NF-kappaB transcription factor is a critical regulator of the expression of genes involved in
tumor formation and progression. Successful RNA interference (
RNAi) therapeutics targeting
NF-kappaB is challenged by
small interfering RNA (
siRNA) delivery systems, which can render targeted in vivo delivery, efficient endolysosomal escape, and dynamic control over activation of RNAi. Here, we report near-IR (NIR) light-inducible
NF-kappaB downregulation through
folate receptor-targeted hollow
gold nanospheres carrying
siRNA recognizing
NF-kappaB p65 subunit. Using micro-positron emission tomography/computed tomography imaging, the targeted nanoconstructs exhibited significantly higher
tumor uptake in nude mice bearing HeLa
cervical cancer xenografts than nontargeted nanoparticles following i.v. administration.
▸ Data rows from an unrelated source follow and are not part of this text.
### config.mk
export PLATFORM = sky130hd
export DESIGN_NAME = x_pll_ctrl_flat
export DESIGN_NICKNAME = d
export VERILOG_FILES = /design/src/rtl/x_pll_ctrl_if.sv /design/src/rtl/x_pll_ctrl.sv /design/src/flat_wrapper.sv
export SDC_FILE = /design/constraint.sdc
export NUM_CORES = 1
export LEC_CHECK = 0
export ABC_AREA = 1
export CELL_PAD_IN_SITES_DETAIL_PLACEMENT = 2
export CELL_PAD_IN_SITES_GLOBAL_PLACEMENT = 2
export CORE_MARGIN = 2
export CORE_UTILIZATION = 30
export CTS_CLUSTER_SIZE = 25
export DETAILED_ROUTE_END_ITERATION = 8
export PLACE_DENSITY = 0.69
export SYNTH_ARGS = -nofsm -noshare
export SYNTH_HDL_FRONTEND = slang
export SYNTH_SLANG_ARGS = --single-unit
### constraint.sdc
create_clock -name i_clk -period 1.81 [get_ports i_clk]
set_input_delay 0.2715 -clock i_clk [delete_from_list [all_inputs] [get_ports i_clk]]
set_output_delay 0.2715 -clock i_clk [all_outputs]
set_load 0.05 [all_outputs]
### src/rtl/x_pll_ctrl_if.sv
// x_pll_ctrl_if -- PLL control bundle between the controller and its user.
//
// Signals
//   i_lock        PLL LOCK, asynchronous to the controller clock
//   i_restart     single-cycle restart request
//   o_pll_resetb  PLL RESETB (0 = PLL held in reset)
//   o_bypass      PLL BYPASS
//   o_ready       PLL output valid for use
//   o_fail        controller parked in FAIL
//   o_lost        one-cycle pulse on loss of lock while running
//   o_lost_cnt    saturating count of o_lost pulses
//   o_state       current controller state (HOLD=0 WAIT=1 STABLE=2 RUN=3 FAIL=4)
//
// Modports
//   slave   the controller (drives the o_* signals)
//   master  the user / environment (drives i_lock and i_restart)
interface x_pll_ctrl_if;
  logic       i_lock;
  logic       i_restart;
  logic       o_pll_resetb;
  logic       o_bypass;
  logic       o_ready;
  logic       o_fail;
  logic       o_lost;
  logic [7:0] o_lost_cnt;
  logic [2:0] o_state;

  modport slave (
    input  i_lock, i_restart,
    output o_pll_resetb, o_bypass, o_ready, o_fail, o_lost, o_lost_cnt, o_state
  );

  modport master (
    output i_lock, i_restart,
    input  o_pll_resetb, o_bypass, o_ready, o_fail, o_lost, o_lost_cnt, o_state
  );
endinterface

### src/rtl/x_pll_ctrl.sv
// x_pll_ctrl -- PLL power-up / lock supervision controller.
//
// Holds the PLL in reset for P_HOLD cycles, waits up to P_TIMEOUT cycles for
// lock, requires P_LOCK consecutive synchronized lock cycles before declaring
// the output ready, and watches for lock loss while running.
//
// Ports
//   i_clk  reference clock, all state updates on its rising edge
//   i_rst  asynchronous active-high reset
//   pll    x_pll_ctrl_if.slave bundle (lock/restart in, PLL controls and
//          status out); every output is a flop, no input reaches an output
//          combinationally.
//
// Configuration macro
//   X_PLL_CTRL_RETRY_EN  defined: timeout and lock loss retry from HOLD, FAIL
//                        is unreachable and o_fail is tied 0.
//                        undefined: timeout and lock loss park in FAIL until
//                        i_restart.
module x_pll_ctrl #(
  parameter int unsigned P_HOLD    = 16,
  parameter int unsigned P_LOCK    = 1024,
  parameter int unsigned P_TIMEOUT = 60000
) (
  input  logic        i_clk,
  input  logic        i_rst,
  x_pll_ctrl_if.slave pll
);

  typedef enum logic [2:0] {
    ST_HOLD   = 3'd0,
    ST_WAIT   = 3'd1,
    ST_STABLE = 3'd2,
    ST_RUN    = 3'd3,
    ST_FAIL   = 3'd4
  } state_t;

  localparam logic [15:0] HOLD_LAST    = 16'(P_HOLD - 1);
  localparam logic [15:0] LOCK_LAST    = 16'(P_LOCK - 1);
  localparam logic [15:0] TIMEOUT_LAST = 16'(P_TIMEOUT - 1);

  // Where a timeout or a lock loss sends the controller.
`ifdef X_PLL_CTRL_RETRY_EN
  localparam state_t ST_GIVE_UP = ST_HOLD;
`else
  localparam state_t ST_GIVE_UP = ST_FAIL;
`endif

  state_t      state_q, state_d;
  logic [15:0] cnt_q, cnt_d;
  logic        lock_meta_q, lock_s_q;
  logic        resetb_q, resetb_d;
  logic        bypass_q, bypass_d;
  logic        ready_q, ready_d;
  logic        lost_q, lost_d;
  logic [7:0]  lost_cnt_q, lost_cnt_d;

  // Two-flop synchronizer for the asynchronous LOCK input.
  always_ff @(posedge i_clk or posedge i_rst) begin
    if (i_rst) begin
      lock_meta_q <= 1'b0;
      lock_s_q    <= 1'b0;
    end else begin
      lock_meta_q <= pll.i_lock;
      lock_s_q    <= lock_meta_q;
    end
  end

  always_comb begin
    state_d    = state_q;
    lost_d     = 1'b0;
    lost_cnt_d = lost_cnt_q;

    case (state_q)
      ST_HOLD: begin
        if (cnt_q == HOLD_LAST) state_d = ST_WAIT;
      end
      ST_WAIT: begin
        if (lock_s_q)                   state_d = ST_STABLE;
        else if (cnt_q == TIMEOUT_LAST) state_d = ST_GIVE_UP;
      end
      ST_STABLE: begin
        // The counter restarts on entry, so it counts consecutive good cycles.
        if (!lock_s_q)               state_d = ST_WAIT;
        else if (cnt_q == LOCK_LAST) state_d = ST_RUN;
      end
      ST_RUN: begin
        if (!lock_s_q) begin
          lost_d  = 1'b1;
          state_d = ST_GIVE_UP;
          if (lost_cnt_q != 8'hFF) lost_cnt_d = lost_cnt_q + 8'd1;
        end
      end
      ST_FAIL: begin
        state_d = ST_FAIL;
      end
      default: begin
        state_d = ST_HOLD;
      end
    endcase

    // Restart overrides the transition but not the lost pulse/count above.
    if (pll.i_restart) state_d = ST_HOLD;

    // Cleared on every state entry, including HOLD re-entered from HOLD.
    if (state_d != state_q || pll.i_restart) cnt_d = '0;
    else                                     cnt_d = cnt_q + 16'd1;

    // Outputs decoded from the next state so they line up with o_state.
    resetb_d = (state_d == ST_WAIT) || (state_d == ST_STABLE) || (state_d == ST_RUN);
    bypass_d = (state_d != ST_RUN);
    ready_d  = (state_d == ST_RUN);
  end

  // Reset values make o_ready/o_pll_resetb drop the moment i_rst rises.
  always_ff @(posedge i_clk or posedge i_rst) begin
    if (i_rst) begin
      state_q    <= ST_HOLD;
      cnt_q      <= '0;
      resetb_q   <= 1'b0;
      bypass_q   <= 1'b1;
      ready_q    <= 1'b0;
      lost_q     <= 1'b0;
      lost_cnt_q <= '0;
    end else begin
      state_q    <= state_d;
      cnt_q      <= cnt_d;
      resetb_q   <= resetb_d;
      bypass_q   <= bypass_d;
      ready_q    <= ready_d;
      lost_q     <= lost_d;
      lost_cnt_q <= lost_cnt_d;
    end
  end

`ifdef X_PLL_CTRL_RETRY_EN
  assign pll.o_fail = 1'b0;
`else
  logic fail_q;

  always_ff @(posedge i_clk or posedge i_rst) begin
    if (i_rst) fail_q <= 1'b0;
    else       fail_q <= (state_d == ST_FAIL);
  end

  assign pll.o_fail = fail_q;
`endif

  assign pll.o_pll_resetb = resetb_q;
  assign pll.o_bypass     = bypass_q;
  assign pll.o_ready      = ready_q;
  assign pll.o_lost       = lost_q;
  assign pll.o_lost_cnt   = lost_cnt_q;
  assign pll.o_state      = state_q;

endmodule
### src/flat_wrapper.sv
// flat-port wrapper written by rule: the top's interface ports become plain ports
module x_pll_ctrl_flat 
#(
  parameter int unsigned P_HOLD    = 16,
  parameter int unsigned P_LOCK    = 1024,
  parameter int unsigned P_TIMEOUT = 60000
)
  (i_clk, i_rst, pll_i_lock, pll_i_restart, pll_o_pll_resetb, pll_o_bypass, pll_o_ready, pll_o_fail, pll_o_lost, pll_o_lost_cnt, pll_o_state);
  x_pll_ctrl_if pll_i ();
  input  logic i_clk;
  input  logic i_rst;
  input wire logic [$bits(pll_i.i_lock)-1:0] pll_i_lock;
  input wire logic [$bits(pll_i.i_restart)-1:0] pll_i_restart;
  output wire logic [$bits(pll_i.o_pll_resetb)-1:0] pll_o_pll_resetb;
  output wire logic [$bits(pll_i.o_bypass)-1:0] pll_o_bypass;
  output wire logic [$bits(pll_i.o_ready)-1:0] pll_o_ready;
  output wire logic [$bits(pll_i.o_fail)-1:0] pll_o_fail;
  output wire logic [$bits(pll_i.o_lost)-1:0] pll_o_lost;
  output wire logic [$bits(pll_i.o_lost_cnt)-1:0] pll_o_lost_cnt;
  output wire logic [$bits(pll_i.o_state)-1:0] pll_o_state;
  assign pll_i.i_lock = pll_i_lock;
  assign pll_i.i_restart = pll_i_restart;
  assign pll_o_pll_resetb = pll_i.o_pll_resetb;
  assign pll_o_bypass = pll_i.o_bypass;
  assign pll_o_ready = pll_i.o_ready;
  assign pll_o_fail = pll_i.o_fail;
  assign pll_o_lost = pll_i.o_lost;
  assign pll_o_lost_cnt = pll_i.o_lost_cnt;
  assign pll_o_state = pll_i.o_state;
  x_pll_ctrl #(.P_HOLD(P_HOLD), .P_LOCK(P_LOCK), .P_TIMEOUT(P_TIMEOUT)) u_core (.i_clk(i_clk), .i_rst(i_rst), .pll(pll_i));
endmodule
After elaboration in Yosys (flattened, before gate mapping) --
Cells that the tools add are included.
Cells by class: equal/unequal tests 14, muxes and demuxes 11, bitwise operators 1, order comparisons 0, shift-type cells 0, $mul 0, reduce and logical (&&, ||, !) cells 5, divide/modulo/power cells 0, $add $sub $neg 2
Operators with widths (number):
- two-way mux 3 bit | 7
- adder 16 x 1 -> 16 bit (second input constant) | 1
- equality test 16 x 10 -> 1 bit (second input constant) | 1
- equality test 16 bit (second input constant) | 1
- equality test 16 x 4 -> 1 bit (second input constant) | 1
- two-way mux 16 bit | 1
- one-hot mux 3 bit (5 select lines) | 1
- equality test 3 x 2 -> 1 bit (second input constant) | 4
- adder 8 x 1 -> 8 bit (second input constant) | 1
- inequality test 8 bit (second input constant) | 1
- equality test 3 x 1 -> 1 bit (second input constant) | 2
- equality test 3 bit (second input constant) | 2
- zero test 3 bit | 1
- logical OR 1 bit | 3
- inequality test 3 x 2 -> 1 bit (second input constant) | 1
- inequality test 3 bit | 1
- AND reduction 3 bit | 1
- two-way mux 1 bit | 2
- inverter 1 bit | 1
Word-level totals: memory bits (writable) 0, bits of input ports 4, memories 0, ROM bits 0, word-level logic and storage cells 43, bits in latches 0, register bits 34

Longest topological paths before layout --
Gate-level depths: netlist (run 1).
depth in word-level cells 8, mapped depth 12

Worst setup path before layout (run 1) --
No wires, ideal clock.
path kind register -> register, start reg u_core.lost_cnt_q[1] (netlist: u_core.pll.o_lost_cnt[1]), end reg u_core.lost_cnt_q[5] (netlist: u_core.pll.o_lost_cnt[5]), slack 0.067 ns, data arrival time 1.601 ns, cell stages (with the launch flop) 9, setup time 0.142 ns, path buffers 0, cells stage by stage dfrtp_1 ha_1 inv_1 nor3_1 nand3_1 nand2_1 inv_1 nand4_1 xnor2_1
Between the ends: cells in the longest elaborated chain, start to end 2
Ends and longest elaborated chain:
- start: declaration | line x_pll_ctrl.sv:55 | logic [7:0] lost_cnt_q, lost_cnt_d;
- start signal: assignment | line x_pll_ctrl.sv:131 | lost_cnt_q <= lost_cnt_d;
- branches (longest 2 deep; another with adder 8 x 1 -> 8 bit)
Parallel ways; which one is timed is not known. A chain may end at the register's enable or synchronous reset.

Worst setup path in the final report (run 1) --
start reg u_core.fail_q (netlist: u_core.pll.o_fail), end out pll_o_fail
RTL lines:
- start: declaration | line x_pll_ctrl.sv:138 | logic fail_q;
- start signal: assignment | line x_pll_ctrl.sv:142 | else fail_q <= (state_d == ST_FAIL);
- end: declaration | line flat_wrapper.sv:17 | output wire logic [$bits(pll_i.o_fail)-1:0] pll_o_fail;
No word-level cell between the ends.

==> flow_summary.json, run 1 <==
{
  "place_congestion": 0.6862,
  "antenna_cells": 0,
  "rsz0062_at_grt": "no",
  "top_usage_layer": "met2",
  "io_buffers": 19,
  "setup_tns_ps": 0,
  "htreeDepth": 2,
  "grtUsageMet2_pct": 25.42,
  "cp.required_ps": 1540,
  "place_area_um2": 2083,
  "synth_mux_area_share_pct": 0,
  "synth_area_leaders": "dfrtp_1 47%, nand2_1 10%, inv_1 7.1%",
  "fin_cells": 316,
  "ys.flop_type": "dfrtp_1",
  "yosysWarnings": 0,
  "final_util_pct": 39.84,
  "grt_max_degree": 35,
  "initial_utilization_pct": 31.49,
  "synth_area_per_cell_um2": 8.359,
  "ctsHoldBuffers": 0,
  "final_area_um2": 2221,
  "die_y_um": 80.50,
  "yosysSeqAreaShare_pct": 48.54,
  "path_clk_slew_ps": 70,
  "slew_violations": 0,
  "synth-compound-area-share_pct": 1.996,
  "worst_pin_slew_ps": 493.9,
  "place_inst": 308,
  "end_kind": "primary output",
  "viasPerCell": 4.547,
  "synth_top_cell_area_share_pct": 47.04,
  "synth_fa_ha_area_share_pct": 1.426,
  "first_pass_iters": 4,
  "worstSkewPairLatency_ps": 280,
  "max_freq_mhz": 598.6,
  "min_path_type": "in2async",
  "synth_edf_count": 0,
  "grt.overflow.total": 0,
  "ant_nets": 0,
  "synth_common_cells": "47 x nand2_1, 33 x dfrtp_1, 33 x inv_1",
  "grt_pass1_vias": 1572,
  "grt_pass1_wl_um": 7893,
  "syn_nets": 216,
  "area_growth_pct": 26.51,
  "finalSetupViolations": 0,
  "ys_ff_latch": 34,
  "multi_input_area_um2": 802.0,
  "min_period_ps": 1671,
  "hold_slack_ps": 341.1,
  "die-width_um": 80.50,
  "synth_xor_area_share_pct": 8.482,
  "cts_sinks": 34,
  "crit_family": "buffers and inverters",
  "worstSetupPathType": "reg2out",
  "cts_tree": "done",
  "synth_cells": 210,
  "p_total_mw": 1.430,
  "drc": 0,
  "hold_viol": 0,
  "wl_per_cell_um": 13.97,
  "hpwl_um": 3415,
  "num_vias": 1437,
  "met3_usage_pct": 3.708,
  "total_leakage_power_nw": 1.078,
  "ff2ff_setup_slack_ps": 170,
  "synth-simple-area-share_pct": 31.15,
  "worst_slack_ps": 139.4,
  "synth_top_family_by_area": "simple AND/OR/NAND/NOR gates",
  "drive_gt1_share_pct": 22.54,
  "worst_slew_margin_rel_pct": 66.97,
  "layout.nets": 249,
  "worstRegToRegCells": 10,
  "clock_skew_ps": 3.540,
  "maxCapViolCount": 0,
  "root_buffer": "clkbuf_8",
  "cts_buffers": 5,
  "synthDistinctLibCells": 25,
  "drtIter0Drc": 47,
  "netlist.top_cell.by_area": "dfrtp_1",
  "outcome": "complete, no violations",
  "slowest_stage": "clkdlybuf4s50_1",
  "cp-start-kind": "flip-flop",
  "crit_buf_inv": 1,
  "post-synth-top-count-cell": "nand2_1",
  "post-cts-setup-buffer-count": 0,
  "min_period_over_period_pct": 92.30,
  "synth_area_um2": 1755,
  "num_io_pins": 20,
  "register_area_um2": 852.1,
  "clk_path_buf_depth": 2,
  "async_reset_ff_share_pct": 100.0,
  "wl_um": 4415,
  "ir_worst_vdd_mv": 0.2301,
  "core_area_um2": 5574,
  "cp_num_cells": 1,
  "antenna_found_initial": 0,
  "cp_max_fo": 1,
  "power_density_nw_per_um2": 643.8,
  "num-fill-cells": 659,
  "crit_chain": "clkdlybuf4s50_1",
  "die_area_um2": 6479,
  "arrival_ps": 1400,
  "grtUsageMet1_pct": 21.81,
  "cts_resized": 0,
  "rows": 27,
  "place_ws_ps": 46.86,
  "grtUsageTotal_pct": 16.12,
  "critical-path-max-stage-delay_ps": 790
}
-- flip-flops by register name (all words and copies together) (netlist names) --
name / flops
u_core.lock_meta_q: 1
u_core.lock_s_q: 1
u_core.pll.o_fail: 1
u_core.pll.o_lost: 1
u_core.pll.o_lost_cnt: 8
u_core.pll.o_state: 3
u_core.pll.o_ready: 1
u_core.pll.o_pll_resetb: 1
u_core.cnt_q: 16
u_core.pll.o_bypass: 1
-- area by class of cell --
cell class              instances  area share [%]
flip-flops and latches         34           38.37
inverters                      34           5.746
clock buffers                   7           3.887
repair buffers                 27           11.61
well taps                      72           4.056
clock inverters                 1          0.2254
multi-input cells             141           36.11
-- worst paths after layout --
path | startpoint | to
min reg2reg | u_core.lock_meta_q | u_core.lock_s_q
min | i_rst | u_core.pll.o_state[2]
max in group asynchronous | i_rst | u_core.pll.o_bypass
max | u_core.pll.o_fail | pll_o_fail
min in group i_clk | u_core.lock_meta_q | u_core.lock_s_q
max reg2reg | u_core.cnt_q[7] | u_core.cnt_q[2]
-- cell usage in the layout, fill, tap and decap left out, drive strengths merged, types with 2 or more instances in the layout --
master         count
and2               2
dfrtp             33
ha                 2
clkdlybuf4s50      7
nand3             13
nand4              4
buf               20
a21oi              3
inv               34
nor3               6
xor2              10
nand2             49
clkbuf             7
xnor2              7
nor2              41
o21ai              2
-- metal layers --
layer  up-vias  wire length [um]
met1       711              2084
met3         6               121
met2        16              2158
met5         -                 0
li1        704                 -
met4         0                51
-- logic make-up after synthesis --
logic type	count (synthesis)
and+or+nand+nor	116
AOI/OAI and AO/OA	6
xor gates and xnor gates	17
DFF	34
adders and majority gates	2
buffers and inverters	35
-- worst reg2reg max path: stages (launching register included) --
cell and delay (ps):
dfrtp_1 450, nor2_1 190, nand2_1 80, nor2_1 120, nand2_1 100, a21oi_2 150
nand3_2 100, nand3_2 100, nand2_4 70, buf_12 140, nor2_1 90
-- where the power goes --
group,total [mW],switching (mW),internal [mW]
Sequential,0.776,0.00846,0.767
Clock,0.582,0.275,0.307
Combinational,0.0716,0.0397,0.0319
Total,1.43,0.324,1.11
Note: power is estimated with default switching activity, not from simulation.
==> run 2: changes to the inputs <==
Settings changed: GPL_ROUTABILITY_DRIVEN set to 1, GPL_TIMING_DRIVEN set to 1.
==> results of run 2 <==
The final DEF is identical to that of run 1; final timing and power are the same.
Mediated by hollow
gold nanospheres, controllable cytoplasmic delivery of
siRNA was obtained on NIR light irradiation through photothermal effect. Efficient downregulation of
NF-kappaB p65 was achieved only in
tumors irradiated with NIR light but not in nonirradiated
tumors grown in the same mice. Liver, spleen, kidney, and lung were not affected by the treatments, in spite of significant uptake of the
siRNA nanoparticles in these organs. We term this mode of action "photothermal transfection." Combined treatments with p65
siRNA photothermal transfection and
irinotecan caused substantially enhanced
tumor apoptosis and significant
tumor growth delay compared with other treatment regimens. Therefore, photothermal transfection of
NF-kappaB p65
siRNA could effectively sensitize the
tumor to chemotherapeutic agents. Because NIR light can penetrate the skin and be delivered with high spatiotemporal control,
therapeutic RNAi may benefit from this novel transfection strategy while avoiding unwanted side effect.